* Activity
Search the entries below for "reduction", and copy each line where it appears.

* Saved data entries
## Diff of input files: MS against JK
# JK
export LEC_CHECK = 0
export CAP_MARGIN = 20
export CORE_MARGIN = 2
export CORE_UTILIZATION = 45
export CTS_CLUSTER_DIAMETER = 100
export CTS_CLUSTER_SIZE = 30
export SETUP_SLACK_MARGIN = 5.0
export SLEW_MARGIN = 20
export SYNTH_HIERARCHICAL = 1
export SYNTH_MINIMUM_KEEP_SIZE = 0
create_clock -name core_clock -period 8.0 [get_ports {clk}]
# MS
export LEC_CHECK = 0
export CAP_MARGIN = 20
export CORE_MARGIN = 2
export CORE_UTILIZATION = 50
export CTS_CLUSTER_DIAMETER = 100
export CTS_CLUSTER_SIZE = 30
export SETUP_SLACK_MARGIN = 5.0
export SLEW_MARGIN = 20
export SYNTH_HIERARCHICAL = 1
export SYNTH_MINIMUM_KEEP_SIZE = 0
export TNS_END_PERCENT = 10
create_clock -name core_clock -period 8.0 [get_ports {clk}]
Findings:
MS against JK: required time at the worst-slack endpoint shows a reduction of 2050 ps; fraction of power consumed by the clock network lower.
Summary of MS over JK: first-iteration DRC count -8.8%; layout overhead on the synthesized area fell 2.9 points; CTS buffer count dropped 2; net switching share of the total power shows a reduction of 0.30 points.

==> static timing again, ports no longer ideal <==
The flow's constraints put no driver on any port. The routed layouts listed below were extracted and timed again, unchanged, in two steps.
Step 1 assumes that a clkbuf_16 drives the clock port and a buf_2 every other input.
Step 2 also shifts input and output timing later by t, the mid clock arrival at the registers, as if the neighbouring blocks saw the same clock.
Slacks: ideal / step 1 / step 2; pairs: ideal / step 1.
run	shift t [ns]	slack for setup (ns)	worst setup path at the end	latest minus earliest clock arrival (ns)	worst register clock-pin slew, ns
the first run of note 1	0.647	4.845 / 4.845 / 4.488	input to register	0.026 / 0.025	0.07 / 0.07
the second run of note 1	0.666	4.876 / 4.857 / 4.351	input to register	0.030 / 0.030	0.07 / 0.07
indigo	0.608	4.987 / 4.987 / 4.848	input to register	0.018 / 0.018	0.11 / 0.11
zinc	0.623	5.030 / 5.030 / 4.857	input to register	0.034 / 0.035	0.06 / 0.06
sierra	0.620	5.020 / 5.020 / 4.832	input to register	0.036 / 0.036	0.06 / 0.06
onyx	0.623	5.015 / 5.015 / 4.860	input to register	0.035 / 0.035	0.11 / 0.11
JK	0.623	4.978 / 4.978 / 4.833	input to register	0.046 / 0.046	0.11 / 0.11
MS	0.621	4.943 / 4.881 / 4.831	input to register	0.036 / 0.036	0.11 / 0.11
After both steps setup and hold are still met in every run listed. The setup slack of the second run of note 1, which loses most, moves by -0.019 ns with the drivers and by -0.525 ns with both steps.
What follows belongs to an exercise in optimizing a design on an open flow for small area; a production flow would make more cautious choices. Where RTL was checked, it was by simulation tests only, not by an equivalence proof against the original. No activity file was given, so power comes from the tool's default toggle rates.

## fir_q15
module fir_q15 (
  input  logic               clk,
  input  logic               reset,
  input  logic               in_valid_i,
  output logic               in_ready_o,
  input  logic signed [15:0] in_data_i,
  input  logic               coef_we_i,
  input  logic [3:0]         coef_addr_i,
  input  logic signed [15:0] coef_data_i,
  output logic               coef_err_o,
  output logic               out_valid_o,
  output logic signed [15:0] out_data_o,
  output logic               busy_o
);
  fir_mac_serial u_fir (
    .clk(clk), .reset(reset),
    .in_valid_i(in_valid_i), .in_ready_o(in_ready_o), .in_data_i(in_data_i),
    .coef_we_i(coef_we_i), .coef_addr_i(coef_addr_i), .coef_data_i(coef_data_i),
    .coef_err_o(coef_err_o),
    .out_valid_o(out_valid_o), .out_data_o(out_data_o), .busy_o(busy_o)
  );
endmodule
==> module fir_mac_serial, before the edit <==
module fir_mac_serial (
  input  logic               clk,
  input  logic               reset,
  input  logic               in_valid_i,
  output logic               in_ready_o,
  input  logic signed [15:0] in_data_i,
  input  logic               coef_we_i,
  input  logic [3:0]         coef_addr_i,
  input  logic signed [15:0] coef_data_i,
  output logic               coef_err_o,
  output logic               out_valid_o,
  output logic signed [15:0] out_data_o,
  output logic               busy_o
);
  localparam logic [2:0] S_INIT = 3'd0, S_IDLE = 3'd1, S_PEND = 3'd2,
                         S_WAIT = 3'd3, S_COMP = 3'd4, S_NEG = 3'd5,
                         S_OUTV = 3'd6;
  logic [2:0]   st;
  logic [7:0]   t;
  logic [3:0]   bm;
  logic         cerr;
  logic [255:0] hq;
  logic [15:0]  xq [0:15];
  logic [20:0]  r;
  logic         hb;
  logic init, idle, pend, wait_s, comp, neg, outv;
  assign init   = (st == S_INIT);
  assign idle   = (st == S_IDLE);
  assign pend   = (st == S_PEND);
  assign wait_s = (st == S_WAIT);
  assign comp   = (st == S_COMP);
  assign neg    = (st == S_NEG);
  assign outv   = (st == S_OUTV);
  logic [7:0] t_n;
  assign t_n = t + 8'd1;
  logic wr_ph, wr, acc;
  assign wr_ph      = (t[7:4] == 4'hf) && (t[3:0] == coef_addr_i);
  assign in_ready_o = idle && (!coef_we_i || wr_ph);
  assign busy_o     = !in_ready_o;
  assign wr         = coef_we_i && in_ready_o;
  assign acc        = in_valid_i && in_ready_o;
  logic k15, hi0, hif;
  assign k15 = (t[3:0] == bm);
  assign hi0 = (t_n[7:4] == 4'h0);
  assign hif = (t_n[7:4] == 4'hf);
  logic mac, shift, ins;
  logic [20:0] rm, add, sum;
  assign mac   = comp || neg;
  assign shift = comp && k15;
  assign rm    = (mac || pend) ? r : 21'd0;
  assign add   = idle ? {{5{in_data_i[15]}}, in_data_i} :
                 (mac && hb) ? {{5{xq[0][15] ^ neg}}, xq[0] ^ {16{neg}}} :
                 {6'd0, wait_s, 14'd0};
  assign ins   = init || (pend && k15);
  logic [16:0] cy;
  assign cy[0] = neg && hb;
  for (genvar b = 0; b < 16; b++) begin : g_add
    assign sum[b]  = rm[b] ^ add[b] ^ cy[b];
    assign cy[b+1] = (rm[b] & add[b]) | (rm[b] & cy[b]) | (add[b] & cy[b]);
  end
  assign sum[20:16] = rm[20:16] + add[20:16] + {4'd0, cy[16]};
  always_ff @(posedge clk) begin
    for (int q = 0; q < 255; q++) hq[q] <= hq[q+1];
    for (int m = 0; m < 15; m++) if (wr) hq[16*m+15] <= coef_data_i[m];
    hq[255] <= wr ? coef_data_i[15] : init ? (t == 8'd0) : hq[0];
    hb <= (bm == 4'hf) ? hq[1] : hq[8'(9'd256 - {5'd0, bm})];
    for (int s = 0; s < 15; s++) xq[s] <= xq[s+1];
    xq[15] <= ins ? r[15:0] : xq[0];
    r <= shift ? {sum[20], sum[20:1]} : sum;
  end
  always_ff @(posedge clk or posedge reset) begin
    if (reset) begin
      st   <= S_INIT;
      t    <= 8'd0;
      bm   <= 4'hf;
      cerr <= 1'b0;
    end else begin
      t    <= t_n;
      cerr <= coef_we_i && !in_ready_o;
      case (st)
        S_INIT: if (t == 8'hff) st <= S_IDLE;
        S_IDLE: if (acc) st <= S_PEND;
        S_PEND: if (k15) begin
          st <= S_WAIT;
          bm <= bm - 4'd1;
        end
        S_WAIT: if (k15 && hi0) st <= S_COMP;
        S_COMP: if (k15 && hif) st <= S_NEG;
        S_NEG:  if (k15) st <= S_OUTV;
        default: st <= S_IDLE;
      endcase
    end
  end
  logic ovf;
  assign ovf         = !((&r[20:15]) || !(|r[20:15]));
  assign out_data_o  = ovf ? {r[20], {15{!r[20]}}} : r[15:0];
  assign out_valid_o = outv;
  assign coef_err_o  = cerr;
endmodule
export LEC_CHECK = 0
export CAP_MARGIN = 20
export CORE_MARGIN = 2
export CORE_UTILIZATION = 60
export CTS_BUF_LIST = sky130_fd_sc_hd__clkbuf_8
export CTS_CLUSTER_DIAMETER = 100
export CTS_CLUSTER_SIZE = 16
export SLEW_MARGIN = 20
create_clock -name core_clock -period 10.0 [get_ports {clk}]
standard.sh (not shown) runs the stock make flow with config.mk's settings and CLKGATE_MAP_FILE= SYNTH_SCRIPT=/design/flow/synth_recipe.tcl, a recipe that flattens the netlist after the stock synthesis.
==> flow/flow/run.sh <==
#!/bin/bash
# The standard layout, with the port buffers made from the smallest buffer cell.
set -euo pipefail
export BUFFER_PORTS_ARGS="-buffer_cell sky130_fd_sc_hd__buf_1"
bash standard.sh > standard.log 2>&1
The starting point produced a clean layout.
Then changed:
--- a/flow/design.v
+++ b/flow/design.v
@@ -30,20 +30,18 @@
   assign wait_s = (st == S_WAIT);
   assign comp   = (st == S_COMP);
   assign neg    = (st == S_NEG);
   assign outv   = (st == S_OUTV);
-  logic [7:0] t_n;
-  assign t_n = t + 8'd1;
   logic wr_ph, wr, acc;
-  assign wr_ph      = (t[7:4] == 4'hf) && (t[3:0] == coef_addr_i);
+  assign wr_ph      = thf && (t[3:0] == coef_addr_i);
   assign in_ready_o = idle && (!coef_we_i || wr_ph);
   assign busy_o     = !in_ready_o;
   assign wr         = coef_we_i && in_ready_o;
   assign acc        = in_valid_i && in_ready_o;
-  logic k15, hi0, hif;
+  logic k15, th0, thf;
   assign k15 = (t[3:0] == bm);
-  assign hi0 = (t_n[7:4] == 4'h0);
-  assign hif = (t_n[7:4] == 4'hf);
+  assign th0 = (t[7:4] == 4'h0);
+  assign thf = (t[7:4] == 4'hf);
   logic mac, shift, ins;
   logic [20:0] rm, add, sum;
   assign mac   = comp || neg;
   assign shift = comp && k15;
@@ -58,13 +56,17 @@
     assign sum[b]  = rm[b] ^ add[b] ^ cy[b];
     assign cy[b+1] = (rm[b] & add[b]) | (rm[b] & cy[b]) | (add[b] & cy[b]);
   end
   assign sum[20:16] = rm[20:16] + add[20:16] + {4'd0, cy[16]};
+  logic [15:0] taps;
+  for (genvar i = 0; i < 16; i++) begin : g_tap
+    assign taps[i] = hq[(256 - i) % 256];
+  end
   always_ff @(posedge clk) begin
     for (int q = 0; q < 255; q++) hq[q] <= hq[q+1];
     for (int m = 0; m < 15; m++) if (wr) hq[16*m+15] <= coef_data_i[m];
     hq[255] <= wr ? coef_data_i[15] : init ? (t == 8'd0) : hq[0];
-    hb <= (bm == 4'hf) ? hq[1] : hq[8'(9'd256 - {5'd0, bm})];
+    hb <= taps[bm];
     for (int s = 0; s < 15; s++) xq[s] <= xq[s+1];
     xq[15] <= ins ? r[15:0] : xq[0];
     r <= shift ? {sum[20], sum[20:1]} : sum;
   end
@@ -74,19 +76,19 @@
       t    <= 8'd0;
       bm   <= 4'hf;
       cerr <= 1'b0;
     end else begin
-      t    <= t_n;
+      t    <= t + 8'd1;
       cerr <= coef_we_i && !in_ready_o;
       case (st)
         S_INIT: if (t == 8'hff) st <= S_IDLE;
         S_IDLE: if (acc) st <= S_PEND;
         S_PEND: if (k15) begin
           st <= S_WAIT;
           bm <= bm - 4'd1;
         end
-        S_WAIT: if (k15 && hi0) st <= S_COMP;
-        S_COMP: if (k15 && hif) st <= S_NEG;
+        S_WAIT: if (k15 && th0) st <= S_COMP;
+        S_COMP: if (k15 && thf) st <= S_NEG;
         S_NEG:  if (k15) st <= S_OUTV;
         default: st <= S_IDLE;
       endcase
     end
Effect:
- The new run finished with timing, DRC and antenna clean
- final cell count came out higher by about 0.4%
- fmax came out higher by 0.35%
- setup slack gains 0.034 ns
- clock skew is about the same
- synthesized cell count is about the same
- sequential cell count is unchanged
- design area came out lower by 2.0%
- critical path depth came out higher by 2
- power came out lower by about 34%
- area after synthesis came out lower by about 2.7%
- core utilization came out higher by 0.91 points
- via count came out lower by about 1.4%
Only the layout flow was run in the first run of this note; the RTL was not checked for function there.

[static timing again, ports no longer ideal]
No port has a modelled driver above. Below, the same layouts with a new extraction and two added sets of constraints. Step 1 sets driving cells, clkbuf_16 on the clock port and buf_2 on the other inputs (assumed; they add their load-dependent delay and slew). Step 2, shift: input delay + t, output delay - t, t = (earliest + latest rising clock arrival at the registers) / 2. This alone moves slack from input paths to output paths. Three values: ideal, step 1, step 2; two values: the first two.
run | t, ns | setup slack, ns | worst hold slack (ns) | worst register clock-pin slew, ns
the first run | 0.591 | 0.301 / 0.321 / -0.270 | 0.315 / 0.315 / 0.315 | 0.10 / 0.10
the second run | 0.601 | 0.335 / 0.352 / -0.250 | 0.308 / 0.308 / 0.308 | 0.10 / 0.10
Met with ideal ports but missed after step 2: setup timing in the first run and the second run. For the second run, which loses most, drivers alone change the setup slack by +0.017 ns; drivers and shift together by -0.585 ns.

* Answer to this exercise
MS against JK: required time at the worst-slack endpoint shows a reduction of 2050 ps; fraction of power consumed by the clock network lower.
Summary of MS over JK: first-iteration DRC count -8.8%; layout overhead on the synthesized area fell 2.9 points; CTS buffer count dropped 2; net switching share of the total power shows a reduction of 0.30 points.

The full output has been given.